La vida en el alambre

Alfonso Crespo

09 de junio 2010 - 05:00

El mundo conectado, serie de televisión en la que Fassbinder adaptó la novela de Daniel F. Galouye, suele ser sacada a colación por los rastreadores de la ciencia ficción, pues entre sus intrigas pesan las de la identidad (la creación artificial pero de perfecta apariencia humana que desarrolla una consciencia sobre su condición) y las perceptivas-cognitivas (la realidad como constructo, el mundo como capricho de demiurgos ociosos o calculadores); es decir el interés por lo que ya hay aquí, pero después desarrollarían para todas las audiencias películas como Blade Runner o The Matrix. El conocedor de Fassbinder, por otro lado, siempre ha llegado un poco tarde a El mundo conectado, es decir, bastante curtido en su filmografía para no sentir los dos capítulos de ciencia ficción como una exhibición algo más explícita de lo habitual de las preocupaciones del alemán: el paria aplastado por la realidad social, política y económica que crea la entente de poderosos y medios de comunicación, y, ya en el ámbito doméstico, su reflejo empequeñecido, el de las relaciones personales y amorosas como teatro de fuerzas destructoras en las que los sentimientos suelen tener precio y donde el débil, el que más desinteresadamente se ha entregado, sale siempre malparado.
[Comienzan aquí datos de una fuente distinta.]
File: config.mk
export PLATFORM = sky130hd
export DESIGN_NAME = muldiv_unit_flat
export DESIGN_NICKNAME = d
export VERILOG_FILES = /design/src/rtl/muldiv_pkg.sv /design/src/rtl/muldiv_if.sv /design/src/rtl/muldiv_unit.sv /design/src/flat_wrapper.sv
export SDC_FILE = /design/constraint.sdc
export NUM_CORES = 1
export LEC_CHECK = 0
export CORE_MARGIN = 2
export CORE_UTILIZATION = 45
export CTS_CLUSTER_SIZE = 8
export DETAILED_ROUTE_END_ITERATION = 16
export PLACE_DENSITY = 0.64
export SLEW_MARGIN = 15
export SYNTH_ARGS = -nofsm -noshare
export SYNTH_HDL_FRONTEND = slang
export SYNTH_SLANG_ARGS = --single-unit
File: constraint.sdc
create_clock -name clk -period 4.2 [get_ports clk]
set_input_delay 1.26 -clock clk [delete_from_list [all_inputs] [get_ports clk]]
set_output_delay 1.26 -clock clk [all_outputs]
set_load 0.01 [all_outputs]
File: src/rtl/muldiv_pkg.sv
// Shared constants for the RV32M iterative multiply/divide unit: funct3 decode,
// FSM state encoding and the fixed results of the divide corner cases.
package muldiv_pkg;

  localparam logic [2:0] F_MUL    = 3'b000;
  localparam logic [2:0] F_MULH   = 3'b001;
  localparam logic [2:0] F_MULHSU = 3'b010;
  localparam logic [2:0] F_MULHU  = 3'b011;
  localparam logic [2:0] F_DIV    = 3'b100;
  localparam logic [2:0] F_DIVU   = 3'b101;
  localparam logic [2:0] F_REM    = 3'b110;
  localparam logic [2:0] F_REMU   = 3'b111;

  localparam logic [1:0] S_IDLE = 2'd0;
  localparam logic [1:0] S_CALC = 2'd1;
  localparam logic [1:0] S_DONE = 2'd2;

  localparam logic [31:0] DIV0_Q  = 32'hFFFF_FFFF;
  localparam logic [31:0] INT_MIN = 32'h8000_0000;

endpackage

File: src/rtl/muldiv_if.sv
// Core-side bundle of the multiply/divide unit: operation request from the
// register-file read ports and the result on the register-file write port.
interface muldiv_if #(
  parameter int unsigned XLEN = 32
);

  logic            start;
  logic [2:0]      funct3;
  logic [4:0]      rd;
  logic [XLEN-1:0] rs1_data;
  logic [XLEN-1:0] rs2_data;
  logic            busy;
  logic            we;
  logic [4:0]      WriteAddr;
  logic [XLEN-1:0] WriteData;

  modport master (
    output start, funct3, rd, rs1_data, rs2_data,
    input  busy, we, WriteAddr, WriteData
  );

  modport slave (
    input  start, funct3, rd, rs1_data, rs2_data,
    output busy, we, WriteAddr, WriteData
  );

endinterface

File: src/rtl/muldiv_unit.sv
// Iterative RV32M multiply/divide: 32-step shift-add multiply and restoring divide
// on operand magnitudes, sign fix-up in DONE, divide corner cases bypass CALC.
module muldiv_unit
  import muldiv_pkg::*;
#(
  parameter int unsigned XLEN = 32
) (
  input logic     clk,
  input logic     rst,
  muldiv_if.slave bus
);

  logic [1:0]        state_q, state_d;
  logic [4:0]        cnt_q, cnt_d;
  logic [2:0]        op_q, op_d;
  logic [4:0]        rd_q, rd_d;
  logic [XLEN-1:0]   b_q, b_d;
  logic [2*XLEN-1:0] acc_q, acc_d;
  logic              a_neg_q, a_neg_d;
  logic              b_neg_q, b_neg_d;
  logic              fast_q, fast_d;
  logic [XLEN-1:0]   wdata_q, wdata_d;

  // Incoming operation decode
  logic            in_a_signed, in_b_signed, in_a_neg, in_b_neg;
  logic            in_div0, in_ovf, in_fast;
  logic [XLEN-1:0] in_a_mag, in_b_mag, fast_res;

  always_comb begin
    in_a_signed = (bus.funct3 == F_MULH) || (bus.funct3 == F_MULHSU) ||
                  (bus.funct3 == F_DIV)  || (bus.funct3 == F_REM);
    in_b_signed = (bus.funct3 == F_MULH) || (bus.funct3 == F_DIV) || (bus.funct3 == F_REM);
    in_a_neg    = in_a_signed && bus.rs1_data[XLEN-1];
    in_b_neg    = in_b_signed && bus.rs2_data[XLEN-1];
    in_a_mag    = in_a_neg ? -bus.rs1_data : bus.rs1_data;
    in_b_mag    = in_b_neg ? -bus.rs2_data : bus.rs2_data;
    in_div0     = bus.funct3[2] && (bus.rs2_data == '0);
    in_ovf      = ((bus.funct3 == F_DIV) || (bus.funct3 == F_REM)) &&
                  (bus.rs1_data == INT_MIN) && (bus.rs2_data == DIV0_Q);
    in_fast     = in_div0 || in_ovf;
    // funct3[1] separates REM/REMU from DIV/DIVU within the divide group
    if (in_div0) begin
      fast_res = bus.funct3[1] ? bus.rs1_data : DIV0_Q;
    end else begin
      fast_res = bus.funct3[1] ? '0 : INT_MIN;
    end
  end

  // One iteration of the shared datapath. Multiply keeps {hi, multiplier} in acc and
  // shifts right; divide keeps {remainder, dividend/quotient} and shifts left.
  logic [XLEN:0]     mul_sum;
  logic [XLEN:0]     div_shift;
  logic              div_borrow;
  logic [XLEN-1:0]   div_trial;
  logic [2*XLEN-1:0] iter_acc;

  always_comb begin
    mul_sum    = {1'b0, acc_q[2*XLEN-1:XLEN]} + (acc_q[0] ? {1'b0, b_q} : '0);
    div_shift  = {acc_q[2*XLEN-1:XLEN], acc_q[XLEN-1]};
    div_borrow = div_shift < {1'b0, b_q};
    // Only consumed when no borrow, where the true difference fits in XLEN bits
    div_trial  = div_shift[XLEN-1:0] - b_q;
    if (op_q[2]) begin
      if (div_borrow) begin
        iter_acc = {div_shift[XLEN-1:0], acc_q[XLEN-2:0], 1'b0};
      end else begin
        iter_acc = {div_trial, acc_q[XLEN-2:0], 1'b1};
      end
    end else begin
      iter_acc = {mul_sum, acc_q[XLEN-1:1]};
    end
  end

  // Sign fix-up of the finished magnitude result
  logic [2*XLEN-1:0] prod;
  logic [XLEN-1:0]   quot, rem, quot_fix, rem_fix, res_fix;

  always_comb begin
    prod     = (a_neg_q ^ b_neg_q) ? -acc_q : acc_q;
    quot     = acc_q[XLEN-1:0];
    rem      = acc_q[2*XLEN-1:XLEN];
    quot_fix = (a_neg_q ^ b_neg_q) ? -quot : quot;
    rem_fix  = a_neg_q ? -rem : rem;
    case (op_q)
      F_MUL:                     res_fix = prod[XLEN-1:0];
      F_MULH, F_MULHSU, F_MULHU: res_fix = prod[2*XLEN-1:XLEN];
      F_DIV, F_DIVU:             res_fix = quot_fix;
      default:                   res_fix = rem_fix;
    endcase
  end

  always_comb begin
    state_d = state_q;
    cnt_d   = cnt_q;
    op_d    = op_q;
    rd_d    = rd_q;
    b_d     = b_q;
    acc_d   = acc_q;
    a_neg_d = a_neg_q;
    b_neg_d = b_neg_q;
    fast_d  = fast_q;
    wdata_d = wdata_q;
    case (state_q)
      S_IDLE: begin
        if (bus.start) begin
          op_d    = bus.funct3;
          rd_d    = bus.rd;
          b_d     = in_b_mag;
          acc_d   = {{XLEN{1'b0}}, in_a_mag};
          a_neg_d = in_a_neg;
          b_neg_d = in_b_neg;
          cnt_d   = '0;
          fast_d  = in_fast;
          if (in_fast) begin
            wdata_d = fast_res;
            state_d = S_DONE;
          end else begin
            state_d = S_CALC;
          end
        end
      end
      S_CALC: begin
        acc_d = iter_acc;
        cnt_d = cnt_q + 5'd1;
        if (cnt_q == 5'd31) begin
          state_d = S_DONE;
        end
      end
      S_DONE: begin
        if (!fast_q) begin
          wdata_d = res_fix;
        end
        state_d = S_IDLE;
      end
      default: state_d = S_IDLE;
    endcase
  end

  always_ff @(posedge clk or negedge rst) begin
    if (!rst) begin
      state_q <= S_IDLE;
      cnt_q   <= '0;
      op_q    <= '0;
      rd_q    <= '0;
      b_q     <= '0;
      acc_q   <= '0;
      a_neg_q <= 1'b0;
      b_neg_q <= 1'b0;
      fast_q  <= 1'b0;
      wdata_q <= '0;
    end else begin
      state_q <= state_d;
      cnt_q   <= cnt_d;
      op_q    <= op_d;
      rd_q    <= rd_d;
      b_q     <= b_d;
      acc_q   <= acc_d;
      a_neg_q <= a_neg_d;
      b_neg_q <= b_neg_d;
      fast_q  <= fast_d;
      wdata_q <= wdata_d;
    end
  end

  // In a normal DONE cycle the fixed-up result is shown straight from the datapath
  // and captured into wdata_q so it holds until the next DONE.
  always_comb begin
    bus.busy      = (state_q != S_IDLE);
    bus.we        = (state_q == S_DONE) && (rd_q != 5'd0);
    bus.WriteAddr = rd_q;
    bus.WriteData = ((state_q == S_DONE) && !fast_q) ? res_fix : wdata_q;
  end

endmodule

File: src/flat_wrapper.sv
// flat-port wrapper written by rule: the top's interface ports become plain ports
module muldiv_unit_flat import muldiv_pkg::*;
#(
  parameter int unsigned XLEN = 32
)
  (clk, rst, bus_start, bus_funct3, bus_rd, bus_rs1_data, bus_rs2_data, bus_busy, bus_we, bus_WriteAddr, bus_WriteData);
  muldiv_if #(.XLEN(XLEN)) bus_i ();
  input logic clk;
  input logic rst;
  input wire logic [$bits(bus_i.start)-1:0] bus_start;
  input wire logic [$bits(bus_i.funct3)-1:0] bus_funct3;
  input wire logic [$bits(bus_i.rd)-1:0] bus_rd;
  input wire logic [$bits(bus_i.rs1_data)-1:0] bus_rs1_data;
  input wire logic [$bits(bus_i.rs2_data)-1:0] bus_rs2_data;
  output wire logic [$bits(bus_i.busy)-1:0] bus_busy;
  output wire logic [$bits(bus_i.we)-1:0] bus_we;
  output wire logic [$bits(bus_i.WriteAddr)-1:0] bus_WriteAddr;
  output wire logic [$bits(bus_i.WriteData)-1:0] bus_WriteData;
  assign bus_i.start = bus_start;
  assign bus_i.funct3 = bus_funct3;
  assign bus_i.rd = bus_rd;
  assign bus_i.rs1_data = bus_rs1_data;
  assign bus_i.rs2_data = bus_rs2_data;
  assign bus_busy = bus_i.busy;
  assign bus_we = bus_i.we;
  assign bus_WriteAddr = bus_i.WriteAddr;
  assign bus_WriteData = bus_i.WriteData;
  muldiv_unit #(.XLEN(XLEN)) u_core (.clk(clk), .rst(rst), .bus(bus_i));
endmodule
Así, El mundo conectado (en el alambre, si seguimos la traducción al pie de la letra) presenta, en su sofisticada estructura de universos en abismo, una alta dosis de autorreferencialidad. En 1973, año de producción de este doble largometraje para la WDR, Fassbinder ya había rodado El mercader de las cuatro estaciones y Las amargas lágrimas de Petra von Kant, esto es, se encontraba más cerca de Douglas Sirk que de Godard y Bertolt Brecht, e iba a aprovechar el género fantástico para exacerbar ese advenimiento barroco en una significativa multiplicación de espejismos: el plano recargado, rico en reflejos y proyecciones, aquejado de incesante movilidad pero siempre distante y gélido, que aprisiona a los personajes en entramados que refuerzan el propio enclaustramiento del encuadre, se pasea por una realidad que en el fondo es la proyección de un simulador. Y los moradores de este mundo recreado están tan lejos de saber la verdad que hasta han llegado ellos mismos a crear otro mundo virtual, para, en siniestro espejismo, recibir la misma medicina que recetan: manipular cobayas con fines supuestamente científicos que no tardan en mostrarse únicamente económicos. Es así que se triplican las marionetas, y en cada escalón del abismo la ruptura aparece cuando una de ellas pretende subirlo, ascender al que quizás sea el mundo real. Fassbinder abre perspectivas en la geometría de su estructuralista puesta en escena mediante rupturas humorísticas y, en un gesto más de su inteligentísima economía de medios, enriquece enormemente la propuesta con la simple confección del casting. Y es que en El mundo conectado, junto a muchos de sus actores cómplices (Löwitsch, Lamprecht, Raab, Carstensen, Caven, Lommel...), encontraron sitio una pléyade de estrellas centroeuropeas de capa caída (Vosgerau, Desny, Hansen, Hoven) que añaden un inquietante plus a los cuerpos liminares que encarnan. Nada mejor que alguien olvidado para prestarle la percha al muerto viviente, y Fassbinder, que repitió la táctica muchas veces, parecía satisfacer con ello al televidente nostálgico forzándolo a su vez a encarar al actor con extrañamiento.